Я помчался к нему, не останавливаясь, пока он не столкнулся со мной.

- Папа, - повторил он, обнимая меня за талию, его плечи тряслись в такт моим собственным.

- Привет, Трэв, - выдавил я, похлопывая его по спине и одновременно усаживая свою извивающуюся дочь, чтобы она тоже могла обнять его.

- Трэвис! – она хихикнула, шагнув к нему сбоку, крепко обнимая его.

Тепло наполнило мою грудь, когда я опустился на колени и обхватил ладонями его лицо. Я поцеловал его в лоб, на что еще неделю назад он бы пожаловался. Теперь он придвинулся еще ближе, слезы текли по его щекам.

Я сел в изножье кровати, и Трэвис последовал за мной, втиснувшись между моих ног, Ханна все еще обнимала его.

Он положил голову мне на плечо, как делал это часто, когда был младше.

- Как поживаешь, приятель? – тихо спросил я, приглаживая его волосы, прежде чем снова поцеловать в макушку.

- Я хочу вернуться домой, - он заскулил.

- Я знаю. Я тоже этого хочу.

Он выжидающе посмотрел на меня. – Тогда почему я не могу?

Тиски на моей груди сжались, и я поднял взгляд на дверь.

Там стояла Шарлотта, из глаз ее текли слезы, на лице отражались мириады эмоций, и все они наводили на нее ужас.

С сердцем, застрявшим у меня в горле, я огляделся по сторонам и увидел, какое полное опустошение причинила всем нам Кэтрин.

Мой сын боролся за свою жизнь с собственным здоровьем; ему не нужно было это дополнительное дерьмо.

Моя дочь страдала и была сбита с толку, потому что она теряла своего старшего брата и лучшего друга.

Шарлотта была потеряна почти десять лет назад, и теперь у нее снова был сын, но она жила, дышала и страдала от его боли, как любая хорошая мать.
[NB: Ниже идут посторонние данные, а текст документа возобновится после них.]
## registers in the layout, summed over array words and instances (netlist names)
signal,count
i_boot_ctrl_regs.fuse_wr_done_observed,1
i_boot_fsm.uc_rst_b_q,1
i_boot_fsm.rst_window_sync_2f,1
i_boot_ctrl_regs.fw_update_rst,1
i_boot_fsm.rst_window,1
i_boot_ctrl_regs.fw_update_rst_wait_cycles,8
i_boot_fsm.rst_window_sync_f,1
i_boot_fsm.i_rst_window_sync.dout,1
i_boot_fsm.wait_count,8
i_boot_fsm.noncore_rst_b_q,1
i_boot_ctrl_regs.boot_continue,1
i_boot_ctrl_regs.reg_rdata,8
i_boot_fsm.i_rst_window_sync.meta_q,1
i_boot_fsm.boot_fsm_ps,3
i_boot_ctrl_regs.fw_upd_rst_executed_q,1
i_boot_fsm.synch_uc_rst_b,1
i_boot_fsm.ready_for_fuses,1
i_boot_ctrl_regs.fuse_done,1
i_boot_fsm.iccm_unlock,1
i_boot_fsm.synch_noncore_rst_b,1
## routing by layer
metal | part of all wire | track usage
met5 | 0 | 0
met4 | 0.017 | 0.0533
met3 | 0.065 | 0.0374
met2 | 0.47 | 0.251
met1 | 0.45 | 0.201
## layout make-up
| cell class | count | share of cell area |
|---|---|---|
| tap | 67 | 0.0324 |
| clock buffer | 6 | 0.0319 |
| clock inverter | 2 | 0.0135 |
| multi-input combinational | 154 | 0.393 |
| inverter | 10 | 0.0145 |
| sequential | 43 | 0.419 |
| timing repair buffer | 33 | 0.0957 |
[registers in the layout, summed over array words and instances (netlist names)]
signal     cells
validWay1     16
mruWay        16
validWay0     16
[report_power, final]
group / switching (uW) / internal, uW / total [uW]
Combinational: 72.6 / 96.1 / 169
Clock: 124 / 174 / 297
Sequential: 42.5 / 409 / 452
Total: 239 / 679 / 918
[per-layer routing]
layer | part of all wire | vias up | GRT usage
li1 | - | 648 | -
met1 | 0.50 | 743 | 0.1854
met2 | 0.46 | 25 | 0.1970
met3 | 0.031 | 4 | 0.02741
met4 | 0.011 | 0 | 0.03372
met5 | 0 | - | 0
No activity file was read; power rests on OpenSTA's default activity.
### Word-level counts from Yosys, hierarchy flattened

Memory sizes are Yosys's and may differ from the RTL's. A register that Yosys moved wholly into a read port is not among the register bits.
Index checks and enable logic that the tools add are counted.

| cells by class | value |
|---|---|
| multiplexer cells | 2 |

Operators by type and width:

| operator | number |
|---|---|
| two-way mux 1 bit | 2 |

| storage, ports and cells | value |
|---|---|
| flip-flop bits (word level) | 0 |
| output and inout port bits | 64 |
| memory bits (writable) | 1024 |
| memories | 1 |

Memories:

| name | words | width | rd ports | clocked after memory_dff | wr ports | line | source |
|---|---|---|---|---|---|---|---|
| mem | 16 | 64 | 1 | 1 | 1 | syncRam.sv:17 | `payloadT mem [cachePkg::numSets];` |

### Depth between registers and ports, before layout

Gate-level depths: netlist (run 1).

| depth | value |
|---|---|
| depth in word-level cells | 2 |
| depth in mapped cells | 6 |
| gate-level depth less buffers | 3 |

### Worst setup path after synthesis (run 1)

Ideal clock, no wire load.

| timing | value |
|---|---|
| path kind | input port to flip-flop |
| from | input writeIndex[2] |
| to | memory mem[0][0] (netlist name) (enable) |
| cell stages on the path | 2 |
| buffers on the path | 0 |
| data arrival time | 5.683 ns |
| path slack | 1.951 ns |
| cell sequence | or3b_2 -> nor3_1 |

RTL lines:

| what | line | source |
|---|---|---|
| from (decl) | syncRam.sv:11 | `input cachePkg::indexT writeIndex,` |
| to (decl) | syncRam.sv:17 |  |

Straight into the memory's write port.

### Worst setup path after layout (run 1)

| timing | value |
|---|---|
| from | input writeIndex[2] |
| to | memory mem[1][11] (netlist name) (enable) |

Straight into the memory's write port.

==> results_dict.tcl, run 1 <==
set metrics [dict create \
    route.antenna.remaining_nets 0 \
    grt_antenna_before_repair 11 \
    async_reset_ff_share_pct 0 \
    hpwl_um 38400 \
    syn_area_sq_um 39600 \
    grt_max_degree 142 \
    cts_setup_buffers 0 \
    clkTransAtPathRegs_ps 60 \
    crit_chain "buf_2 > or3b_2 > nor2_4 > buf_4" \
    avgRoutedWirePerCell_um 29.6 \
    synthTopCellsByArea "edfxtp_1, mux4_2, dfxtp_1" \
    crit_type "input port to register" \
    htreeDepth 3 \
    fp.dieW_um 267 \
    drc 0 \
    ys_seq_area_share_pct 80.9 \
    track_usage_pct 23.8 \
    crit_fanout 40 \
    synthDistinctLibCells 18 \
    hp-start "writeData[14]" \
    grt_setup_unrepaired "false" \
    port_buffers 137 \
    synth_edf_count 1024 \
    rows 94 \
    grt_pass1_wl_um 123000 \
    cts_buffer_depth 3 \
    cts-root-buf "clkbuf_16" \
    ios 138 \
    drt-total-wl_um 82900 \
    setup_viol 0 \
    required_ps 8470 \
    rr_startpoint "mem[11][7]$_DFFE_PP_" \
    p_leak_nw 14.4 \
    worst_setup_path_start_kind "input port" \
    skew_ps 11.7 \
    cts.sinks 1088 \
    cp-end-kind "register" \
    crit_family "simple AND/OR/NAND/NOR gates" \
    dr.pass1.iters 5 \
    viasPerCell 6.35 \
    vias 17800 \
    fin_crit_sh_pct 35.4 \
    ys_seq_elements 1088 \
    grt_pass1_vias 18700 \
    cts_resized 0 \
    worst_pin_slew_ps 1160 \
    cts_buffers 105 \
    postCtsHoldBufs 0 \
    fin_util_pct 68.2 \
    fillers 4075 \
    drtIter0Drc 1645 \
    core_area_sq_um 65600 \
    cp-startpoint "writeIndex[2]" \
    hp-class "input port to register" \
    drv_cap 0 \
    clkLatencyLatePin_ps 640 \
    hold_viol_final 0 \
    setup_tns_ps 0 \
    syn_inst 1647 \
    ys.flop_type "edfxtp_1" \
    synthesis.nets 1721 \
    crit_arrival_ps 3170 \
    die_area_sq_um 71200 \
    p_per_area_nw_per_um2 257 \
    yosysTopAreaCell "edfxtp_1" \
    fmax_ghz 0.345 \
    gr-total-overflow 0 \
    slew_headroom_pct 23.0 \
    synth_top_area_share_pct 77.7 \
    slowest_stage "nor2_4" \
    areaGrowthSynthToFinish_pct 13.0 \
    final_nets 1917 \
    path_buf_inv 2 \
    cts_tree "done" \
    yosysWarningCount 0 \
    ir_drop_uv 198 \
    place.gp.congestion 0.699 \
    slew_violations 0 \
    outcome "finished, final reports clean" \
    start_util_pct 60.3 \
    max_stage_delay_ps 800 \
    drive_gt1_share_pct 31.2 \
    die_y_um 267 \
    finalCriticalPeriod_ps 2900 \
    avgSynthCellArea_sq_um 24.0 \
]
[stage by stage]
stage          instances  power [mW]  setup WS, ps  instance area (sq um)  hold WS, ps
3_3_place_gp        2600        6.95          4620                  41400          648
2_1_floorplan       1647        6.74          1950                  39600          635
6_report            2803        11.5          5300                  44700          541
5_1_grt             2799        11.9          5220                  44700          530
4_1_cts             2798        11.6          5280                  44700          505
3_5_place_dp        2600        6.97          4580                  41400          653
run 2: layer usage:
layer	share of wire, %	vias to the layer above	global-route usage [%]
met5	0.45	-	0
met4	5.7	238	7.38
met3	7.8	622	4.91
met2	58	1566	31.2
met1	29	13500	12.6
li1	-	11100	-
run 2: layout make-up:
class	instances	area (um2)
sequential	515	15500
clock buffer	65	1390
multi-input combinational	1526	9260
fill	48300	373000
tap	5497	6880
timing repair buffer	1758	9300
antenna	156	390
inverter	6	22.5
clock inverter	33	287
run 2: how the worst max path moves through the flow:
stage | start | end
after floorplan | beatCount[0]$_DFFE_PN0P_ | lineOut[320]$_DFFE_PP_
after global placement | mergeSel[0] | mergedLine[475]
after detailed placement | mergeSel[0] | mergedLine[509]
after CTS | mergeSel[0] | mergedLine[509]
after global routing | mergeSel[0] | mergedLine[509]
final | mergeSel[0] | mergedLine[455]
И я… Ну, я разваливался на части. Но я был также единственным, кто остался, чтобы собрать осколки.

- Мы собираемся выяснить это, - объявил я всей комнате. – Теперь я здесь. И мы вместе. Это все, что имеет значение.
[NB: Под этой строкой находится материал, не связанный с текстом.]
**config.mk**
```make
export PLATFORM = sky130hd
export DESIGN_NAME = rv32_csr_top
export DESIGN_NICKNAME = d
export VERILOG_FILES = /design/src/rtl/csr_addr_pkg.sv /design/src/rtl/csr_field_pkg.sv /design/src/rtl/csr_access_ctrl.sv /design/src/rtl/csr_machine_regs.sv /design/src/rtl/csr_mvu_regs.sv /design/src/rtl/rv32_csr_top.sv
export SDC_FILE = /design/constraint.sdc
export NUM_CORES = 1
export LEC_CHECK = 0
export BUFFER_PORTS_ARGS = -buffer_cell sky130_fd_sc_hd__buf_2
export CORE_ASPECT_RATIO = 1.25
export CORE_MARGIN = 5
export CORE_UTILIZATION = 62
export DETAILED_ROUTE_END_ITERATION = 10
export GPL_TIMING_DRIVEN = 1
export PLACE_DENSITY = 0.85
export SYNTH_ARGS = -nofsm -noshare
export SYNTH_HDL_FRONTEND = slang
export SYNTH_SLANG_ARGS = --single-unit
```
**constraint.sdc**
```tcl
create_clock -name clk -period 3.9 [get_ports clk]
set_clock_uncertainty 0.15 [all_clocks]
set_input_delay 0.195 -clock clk [delete_from_list [all_inputs] [get_ports clk]]
set_output_delay 0.195 -clock clk [all_outputs]
set_load 0.05 [all_outputs]
```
Шарлотта кивнула и начала пятиться из комнаты.

- Милая, - позвала я, и ее печальный взгляд поднялся на меня. – Спасибо, - прошептала я.

Она снова кивнула и начала закрывать дверь.

Мое тело кричало, чтобы я остановил ее.

Попросил ее остаться.

Чтобы затащить ее в темноту и облегчить наши сердца.

Но, судя по мертвой хватке Трэвиса на моей шее, моему сыну нужно было какое-то время побыть с отцом на свету.

- Не уходи далеко, - сказал я ей.

Она перевела взгляд на Трэвиса. – Я не смогла бы, даже если бы попыталась.

- Шарлотта, - выдохнул я извиняющимся тоном.

Она изобразила улыбку. – Я посмотрю, что можно приготовить на ужин. – Она помолчала, а потом добавила. – Для всех нас.

Дверь за ее спиной тихо щелкнула.

Мое тело обмякло из-за странной смеси облегчения и поражения.

- Папа, - прошептала Ханна, похлопывая меня по бедру.

Я посмотрел на нее сверху вниз. – Да?

Широко раскрыв глаза, она покачала головой. – Знаешь что? В новой комнате Трэвиса нет телевизора.

- Во всем доме нет телевизора, - пожаловался Трэвис.

Я прижал руку к сердцу и театрально воскликнул. – О Боже, скажи, что это не так!

Трэвис нахмурился.

Ханна хихикнула.

И я улыбнулся, потому что, несмотря на то, что наши жизни были в руинах, в этот момент, с Трэвисом справа от меня и Ханной слева, все было правильно.